EFF notes that the only condition by which they would support the SF plan would be the implementation of a "mandatory deactivation" ("mandatory kill") of the RFID tags once the patron walks out the door. Yet even then, they seem squeemish. For good reason: once the chips are in, so to speak, it would be hard to take them out, and even harder to resist using them—if you're an Ashcroftian jack-booted thug, mind you, not a principled librarian—to keep track of that funny looking kid with the Taliban beard and the Noam Chomksy book. Again, the EFF:
Because people carry or possess objects, RFIDs also allow people to be tracked via their things. As far as EFF has been able to determine, today's RFIDs are optimized for low-cost, high-rollout production; they are unobtrusive, "dumb," and lack any form of encryption that would prevent unauthorized persons from reading them.  Thus, although future RFIDs may permit user control, it is our understanding that RFIDs will lack any information security or privacy safeguards for the foreseeable future.

Accordingly, RFIDs present at least two privacy risks.  First, insecure RFIDs permit "inventorying":  anyone with a compatible RFID reader can surreptitiously learn what RFID-tagged things you have or wear.  Second, insecure RFIDs permit different kinds of "tracking."  If an RFID contains information that identifies the person, the person can be tracked via the RFID. 

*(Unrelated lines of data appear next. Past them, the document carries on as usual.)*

==> src/bdvf_front.sv <==
`timescale 1ns / 1ps
// front end: takes requests, splits sign and magnitude, holds them in a short queue
module bdvf_front (
    input  logic                   clk,
    input  logic                   rst_n,
    input  logic                   push,
    input  logic [23:0]            band_sample,
    input  logic                   block,
    output logic                   full,
    output bdvf_pkg::q_head_t      head,
    input  logic                   pop
);

    bdvf_pkg::item_t fifo_reg [bdvf_pkg::QUEUE_DEPTH];
    logic [bdvf_pkg::QPTR_W-1:0] wr_ptr_reg, wr_ptr_next;
    logic [bdvf_pkg::QPTR_W-1:0] rd_ptr_reg, rd_ptr_next;
    logic [bdvf_pkg::QPTR_W:0]   count_reg, count_next;
    bdvf_pkg::item_t             item_in;
    logic                        do_push;
    logic                        do_pop;

    always_comb
    begin
        item_in.neg = band_sample[23];
        // two's complement negate also gives 2^23 for the most negative code
        item_in.mag = band_sample[23] ? (~band_sample + 24'd1) : band_sample;
    end

    assign full = block || (count_reg == (bdvf_pkg::QPTR_W+1)'(bdvf_pkg::QUEUE_DEPTH));
    assign do_push = push && !full;
    assign do_pop = pop && (count_reg != '0);

    assign head.valid = (count_reg != '0);
    assign head.item = fifo_reg[rd_ptr_reg];

    always_comb
    begin
        wr_ptr_next = do_push ? wr_ptr_reg + 1'b1 : wr_ptr_reg;
        rd_ptr_next = do_pop ? rd_ptr_reg + 1'b1 : rd_ptr_reg;
        count_next = count_reg;
        if (do_push && !do_pop)
        begin
            count_next = count_reg + 1'b1;
        end
        else if (do_pop && !do_push)
        begin
            count_next = count_reg - 1'b1;
        end
    end

    always_ff @(posedge clk or negedge rst_n)
    begin
        if (!rst_n)
        begin
            wr_ptr_reg <= '0;
            rd_ptr_reg <= '0;
            count_reg <= '0;
        end
        else
        begin
            wr_ptr_reg <= wr_ptr_next;
            rd_ptr_reg <= rd_ptr_next;
            count_reg <= count_next;
        end
    end

    always_ff @(posedge clk)
    begin
        if (do_push)
        begin
            fifo_reg[wr_ptr_reg] <= item_in;
        end
    end

endmodule

==> config.mk <==
export PLATFORM = sky130hd
export DESIGN_NAME = bdvf_front
export DESIGN_NICKNAME = d
export VERILOG_FILES = /design/src/bdvf_pkg.sv /design/src/bdvf_front.sv
export SDC_FILE = /design/constraint.sdc
export NUM_CORES = 1
export LEC_CHECK = 0
export ABC_CLOCK_PERIOD_IN_PS = 2000
export BUFFER_PORTS_ARGS = -buffer_cell sky130_fd_sc_hd__buf_2
export CAP_MARGIN = 20
export CORE_ASPECT_RATIO = 1.1
export CORE_MARGIN = 5
export CORE_UTILIZATION = 42
export DETAILED_ROUTE_END_ITERATION = 16
export GPL_ROUTABILITY_DRIVEN = 0
export PLACE_DENSITY_LB_ADDON = 0.2
export SLEW_MARGIN = 0
export SYNTH_ARGS = -nofsm -noshare
export SYNTH_HDL_FRONTEND = slang
export SYNTH_SLANG_ARGS = --single-unit
==> constraint.sdc <==
create_clock -name clk -period 2 [get_ports clk]
set_input_delay 0.2 -clock clk [delete_from_list [all_inputs] [get_ports clk]]
set_output_delay 0.2 -clock clk [all_outputs]
set_load 0.02 [all_outputs]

Even if the RFID does not contain personally identifiable information, a person can be tracked through links to other records.  If the government had access to a library's borrowing records, it could link a person to the books he or she has borrowed even if the RFID itself does not identify the person.

Yikes. Right now, the SF library is a long way from making a final decision, so there is still time to send them e-mail* expressing your concerns—even if you don't live in San Francisco. Precedents get set like this.

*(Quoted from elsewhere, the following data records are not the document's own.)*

[config.mk]
export PLATFORM = sky130hd
export DESIGN_NAME = bdvf_ram
export DESIGN_NICKNAME = d
export VERILOG_FILES = /design/src/bdvf_ram.sv
export SDC_FILE = /design/constraint.sdc
export NUM_CORES = 1
export LEC_CHECK = 0
export BUFFER_PORTS_ARGS = -buffer_cell sky130_fd_sc_hd__buf_2
export CORE_ASPECT_RATIO = 0.7
export CORE_MARGIN = 1
export CORE_UTILIZATION = 54
export DETAILED_ROUTE_END_ITERATION = 16
export GPL_TIMING_DRIVEN = 0
export PLACE_DENSITY = 0.72
export SLEW_MARGIN = 10
export SYNTH_ARGS = -nofsm -noshare
export SYNTH_HDL_FRONTEND = slang
export SYNTH_SLANG_ARGS = --single-unit
[constraint.sdc]
create_clock -name clk -period 1.6 [get_ports clk]
set_input_delay 0.16 -clock clk [delete_from_list [all_inputs] [get_ports clk]]
set_output_delay 0.16 -clock clk [all_outputs]
set_load 0.01 [all_outputs]
File: src/rtl/pwmwx_pkg.sv
// Package for the chip-stream weather packet decoder.
// Holds sizes, header and check constants, the result record and helper functions.
// No dependencies.
package pwmwx_pkg;

  localparam int PACKET_BYTES  = 17;
  localparam int CHIPS_PER_BIT = 7;
  localparam int PACKET_BITS   = PACKET_BYTES * 8;
  localparam int PACKET_CHIPS  = PACKET_BITS * CHIPS_PER_BIT;
  localparam int FIELD_BYTES   = 32;
  localparam int ROW_CNT_W     = $clog2(PACKET_CHIPS + 1);
  localparam int ONES_W        = 4;   // covers counts up to 15 chips per bit
  localparam int THR_W         = 3;

  localparam logic [THR_W-1:0] THR_RESET  = 3'd4;
  localparam logic [7:0]       GF_MULT    = 8'h83;
  localparam logic [7:0]       CK_SEED    = 8'h2D;
  localparam logic [7:0]       HDR_BYTE0  = 8'hF0;
  localparam logic [3:0]       HDR_NIBBLE = 4'h5;
  localparam logic [7:0]       SUM_OK     = 8'hFF;
  localparam logic [11:0]      GUST_RSVD  = 12'h0C00;

  typedef logic [7:0] byte_t;

  typedef struct packed {
    logic        check_status;
    logic [23:0] device_id;
    logic [2:0]  repeat_counter;
    logic        battery_ok;
    logic [11:0] temperature_tenths;
    logic [7:0]  humidity;
    logic [11:0] wind_average;
    logic [11:0] wind_gust;
    logic [3:0]  wind_direction;
    logic [11:0] rain_tips;
    logic        reserved_nonzero;
  } pwmwx_result_t;

  // low byte of the carry-less product with GF_MULT
  function automatic byte_t gf2_map(input byte_t x);
    byte_t acc;
    acc = '0;
    for (int i = 0; i < 8; i++) begin
      if (x[i]) begin
        acc = acc ^ byte_t'(GF_MULT << i);
      end
    end
    return acc;
  endfunction

  function automatic logic [ONES_W-1:0] ones_count(input logic [CHIPS_PER_BIT-1:0] g);
    logic [ONES_W-1:0] cnt;
    cnt = '0;
    for (int k = 0; k < CHIPS_PER_BIT; k++) begin
      cnt = cnt + ONES_W'(g[k]);
    end
    return cnt;
  endfunction

endpackage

(Main links found via librarian.net.)

* Link mails to publicaffairs@sfpl.org.

Posted by kevinmoore at May 8, 2004 12:57 AM | TrackBack
Comments

One quick note... You put "repetitive stress injuries" in quotes. Just wanted to say that this seems like a real phenomenon in public libraries. I have seen more people in public libraries wearing those tendonitis wrist braces than anywhere else. I've talked to some of them and they have gotten it from sorting, scanning, shelving the books. At my local branch library they instituted a policy whereby the check-out clerks no longer pick up held books off of the hold book shelves; patrons do this themselves. The clerks also do not tear off the print-out that tells you what books you checked out, and have the patrons do this. The stress on the wrists/hands that ripping the paper off of the machine dozens of times a day had a cumulative effect that was adding to the hand/wrist injuries.

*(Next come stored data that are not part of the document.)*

## src/wbps_pkg.sv

```systemverilog
// Shared constants and register map for the wildcard byte pattern scanner.
`default_nettype none

package wbps_pkg;

  localparam int PATTERN_MAX_DEF   = 16;
  localparam int POSITION_BITS_DEF = 32;
  localparam int PAT_BYTES         = 16;
  localparam int LEN_W             = 5;
  localparam int INDEX_W           = 32;
  localparam int OFFSET_W          = 34;
  localparam int APB_DATA_W        = 64;
  localparam int APB_ADDR_W        = 6;
  localparam int TDATA_IN_W        = 8;
  localparam int TDATA_OUT_W       = 72;

  typedef enum logic [2:0] {
    REG_PATTERN_LOW     = 3'd0,
    REG_PATTERN_HIGH    = 3'd1,
    REG_PATTERN_LENGTH  = 3'd2,
    REG_WILDCARD_BYTE   = 3'd3,
    REG_SEARCH_COUNT    = 3'd4,
    REG_REVERSE_MODE    = 3'd5,
    REG_RELATIVE_OFFSET = 3'd6
  } cfg_reg_t;

endpackage

`default_nettype wire

```

## src/wildcard_byte_pattern_scanner.sv

```systemverilog
// Wildcard byte pattern scanner: history shift register, parallel comparators, result register.
// Path of a beat: history and stage-1 registers, then the result register.
// Throughput: one input beat per cycle unless the output stalls; the comparator bank over
// the history register checks the window ending at each byte in the cycle after it is taken.
// Reset (rst, synchronous): clears registers to their defaults, the history, the
// position and the done flag, and empties both pipeline stages.
`default_nettype none

module wildcard_byte_pattern_scanner #(
  parameter int PATTERN_MAX   = wbps_pkg::PATTERN_MAX_DEF,
  parameter int POSITION_BITS = wbps_pkg::POSITION_BITS_DEF
) (
  input  wire                                 clk,
  input  wire                                 rst,
  input  wire                                 s_tvalid,
  output logic                                s_tready,
  input  wire  [wbps_pkg::TDATA_IN_W-1:0]     s_tdata,   // [7:0] data_byte
  input  wire                                 s_tlast,   // last_byte
  output logic                                m_tvalid,
  input  wire                                 m_tready,
  output logic [wbps_pkg::TDATA_OUT_W-1:0]    m_tdata,   // [31:0] found_index,
                                                         // [65:32] address_offset, [71:66] zero
  output logic                                m_tuser,   // match_found
  input  wire                                 psel,
  input  wire                                 penable,
  input  wire                                 pwrite,
  input  wire  [wbps_pkg::APB_ADDR_W-1:0]     paddr,
  input  wire  [wbps_pkg::APB_DATA_W-1:0]     pwdata,
  output logic [wbps_pkg::APB_DATA_W-1:0]     prdata,
  output logic                                pready
);
  import wbps_pkg::*;

  localparam int POS_W   = POSITION_BITS + 1;
  localparam int IDX_EXT = (POSITION_BITS > OFFSET_W) ? POSITION_BITS : OFFSET_W;

  logic [63:0]              pattern_low;
  logic [63:0]              pattern_high;
  logic [LEN_W-1:0]         pattern_length;
  logic [7:0]               wildcard_byte;
  logic [31:0]              search_count;
  logic                     reverse_mode;
  logic [31:0]              relative_offset;

  logic [7:0]               hist [PATTERN_MAX];
  logic [POS_W-1:0]         pos;
  logic                     s1_valid;
  logic                     s1_last;
  logic [POS_W-1:0]         s1_pos;
  logic                     done;
  logic                     out_valid;
  logic                     out_found;
  logic [INDEX_W-1:0]       out_index;
  logic [OFFSET_W-1:0]      out_offset;

  logic                     cfg_write;
  cfg_reg_t                 cfg_sel;
  logic                     s_accept;
  logic [7:0]               pat [PATTERN_MAX];
  logic [PATTERN_MAX:0]     hit_by_len;
  logic [LEN_W-1:0]         len;
  logic                     win_hit;
  logic [POS_W-1:0]         len_m1;
  logic [POS_W-1:0]         start;
  logic [POSITION_BITS-1:0] size;
  logic                     in_range;
  logic                     hit;
  logic                     produce;
  logic                     s1_go;
  logic [POSITION_BITS-1:0] idx;
  logic [IDX_EXT-1:0]       idx_w;
  logic [OFFSET_W-1:0]      sum;
  logic [OFFSET_W-1:0]      ofs;

  // configuration port
  assign pready    = 1'b1;
  assign cfg_write = psel & penable & pwrite & pready;
  assign cfg_sel   = cfg_reg_t'(paddr[APB_ADDR_W-1:3]);

  always_ff @(posedge clk) begin
    if (rst) begin
      pattern_low     <= '0;
      pattern_high    <= '0;
      pattern_length  <= LEN_W'(1);
      wildcard_byte   <= '0;
      search_count    <= '0;
      reverse_mode    <= 1'b0;
      relative_offset <= '0;
    end else if (cfg_write) begin
      case (cfg_sel)
        REG_PATTERN_LOW:     pattern_low     <= pwdata;
        REG_PATTERN_HIGH:    pattern_high    <= pwdata;
        REG_PATTERN_LENGTH:  pattern_length  <= pwdata[LEN_W-1:0];
        REG_WILDCARD_BYTE:   wildcard_byte   <= pwdata[7:0];
        REG_SEARCH_COUNT:    search_count    <= pwdata[31:0];
        REG_REVERSE_MODE:    reverse_mode    <= pwdata[0];
        REG_RELATIVE_OFFSET: relative_offset <= pwdata[31:0];
        default: ;
      endcase
    end
  end

  always_comb begin
    case (cfg_sel)
      REG_PATTERN_LOW:     prdata = pattern_low;
      REG_PATTERN_HIGH:    prdata = pattern_high;
      REG_PATTERN_LENGTH:  prdata = {{(APB_DATA_W-LEN_W){1'b0}}, pattern_length};
      REG_WILDCARD_BYTE:   prdata = {56'd0, wildcard_byte};
      REG_SEARCH_COUNT:    prdata = {32'd0, search_count};
      REG_REVERSE_MODE:    prdata = {63'd0, reverse_mode};
      REG_RELATIVE_OFFSET: prdata = {32'd0, relative_offset};
      default:             prdata = '0;
    endcase
  end

  // input stage: history shift register and byte position
  assign s_accept = s_tvalid & s_tready;

  always_ff @(posedge clk) begin
    if (rst) begin
      for (int k = 0; k < PATTERN_MAX; k++) begin
        hist[k] <= '0;
      end
      pos      <= '0;
      s1_valid <= 1'b0;
      s1_last  <= 1'b0;
      s1_pos   <= '0;
    end else begin
      if (s_accept) begin
        for (int k = PATTERN_MAX - 1; k > 0; k--) begin
          hist[k] <= s1_last ? 8'd0 : hist[k-1];
        end
        hist[0]  <= s_tdata[7:0];
        s1_last  <= s_tlast;
        s1_pos   <= pos;
        if (s_tlast) begin
          pos <= '0;
        end else if (pos != {POS_W{1'b1}}) begin
          pos <= pos + POS_W'(1);
        end
      end
      if (s_accept) begin
        s1_valid <= 1'b1;
      end else if (s1_go) begin
        s1_valid <= 1'b0;
      end
    end
  end

  // comparator bank
  always_comb begin
    for (int j = 0; j < PATTERN_MAX; j++) begin
      if (j < PAT_BYTES / 2) begin
        pat[j] = pattern_low[8*j +: 8];
      end else if (j < PAT_BYTES) begin
        pat[j] = pattern_high[8*(j-PAT_BYTES/2) +: 8];
      end else begin
        pat[j] = 8'd0;
      end
    end
  end

  always_comb begin
    hit_by_len[0] = 1'b0;
    for (int l = 1; l <= PATTERN_MAX; l++) begin
      hit_by_len[l] = 1'b1;
      for (int j = 0; j < l; j++) begin
        if (pat[j] != wildcard_byte && pat[j] != hist[l-1-j]) begin
          hit_by_len[l] = 1'b0;
        end
      end
    end
  end

  always_comb begin
    if (int'(pattern_length) > PATTERN_MAX) begin
      len = LEN_W'(PATTERN_MAX);
    end else begin
      len = pattern_length;
    end
    win_hit = 1'b0;
    for (int l = 1; l <= PATTERN_MAX; l++) begin
      if (int'(len) == l) begin
        win_hit = hit_by_len[l];
      end
    end
  end

  assign size     = POSITION_BITS'(search_count);
  assign len_m1   = POS_W'(len) - POS_W'(1);
  assign start    = s1_pos - len_m1;
  assign in_range = reverse_mode ? (start <= {1'b0, size}) : (start < {1'b0, size});
  assign hit      = !done && (len != '0) && (size != '0) && (s1_pos >= len_m1)
                    && in_range && win_hit;
  assign produce  = hit || (s1_last && !done);
  assign s1_go    = s1_valid && (!produce || !out_valid || m_tready);
  assign s_tready = !s1_valid || s1_go;

  assign idx   = reverse_mode ? (size - start[POSITION_BITS-1:0]) : start[POSITION_BITS-1:0];
  assign idx_w = IDX_EXT'(idx);
  assign sum   = idx_w[OFFSET_W-1:0] + OFFSET_W'(relative_offset);
  assign ofs   = reverse_mode ? (OFFSET_W'(0) - sum) : sum;

  // result register
  always_ff @(posedge clk) begin
    if (rst) begin
      done      <= 1'b0;
      out_valid <= 1'b0;
    end else begin
      if (s1_go) begin
        done <= s1_last ? 1'b0 : (done | hit);
      end
      if (s1_go && produce) begin
        out_valid <= 1'b1;
      end else if (m_tready) begin
        out_valid <= 1'b0;
      end
    end
  end

  always_ff @(posedge clk) begin
    if (s1_go && produce) begin
      out_found  <= hit;
      out_index  <= hit ? idx_w[INDEX_W-1:0] : '0;
      out_offset <= hit ? ofs : '0;
    end
  end

  assign m_tvalid = out_valid;
  assign m_tuser  = out_found;
  assign m_tdata  = {{(TDATA_OUT_W-INDEX_W-OFFSET_W){1'b0}}, out_offset, out_index};

endmodule

`default_nettype wire

```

Whether or not this is a good solution, I have no idea, but there does seem to be a problem with regards of repetitive stress syndrome in libraries. I'm sympathetic to this issue because I recently have undergone an RSI scare that I only solved (or at least the pain seems to be diminishing) by switching to 100% Wacom use and making sure I never use the mouse.

Posted by: J. Pinkham at May 9, 2004 12:08 AM

I put the phrase in quotes because I was quoting from the article, not because I was being ironic—although I could see how one might read it that way, especially on a sarcastic, wise-ass blog like this. But, yes, I too am very sympathetic to RSI and other workplace hazards. It's a serious issue and I can see why RFIDs pose a possible solution, but it's one that carries unintended and potentially dangerous consequences.

Posted by: Kevin Moore at May 9, 2004 01:20 AM

STOP MAKING FUN OF LIBRARIANS, YOU LIBRARIAN-HATING PEEEG.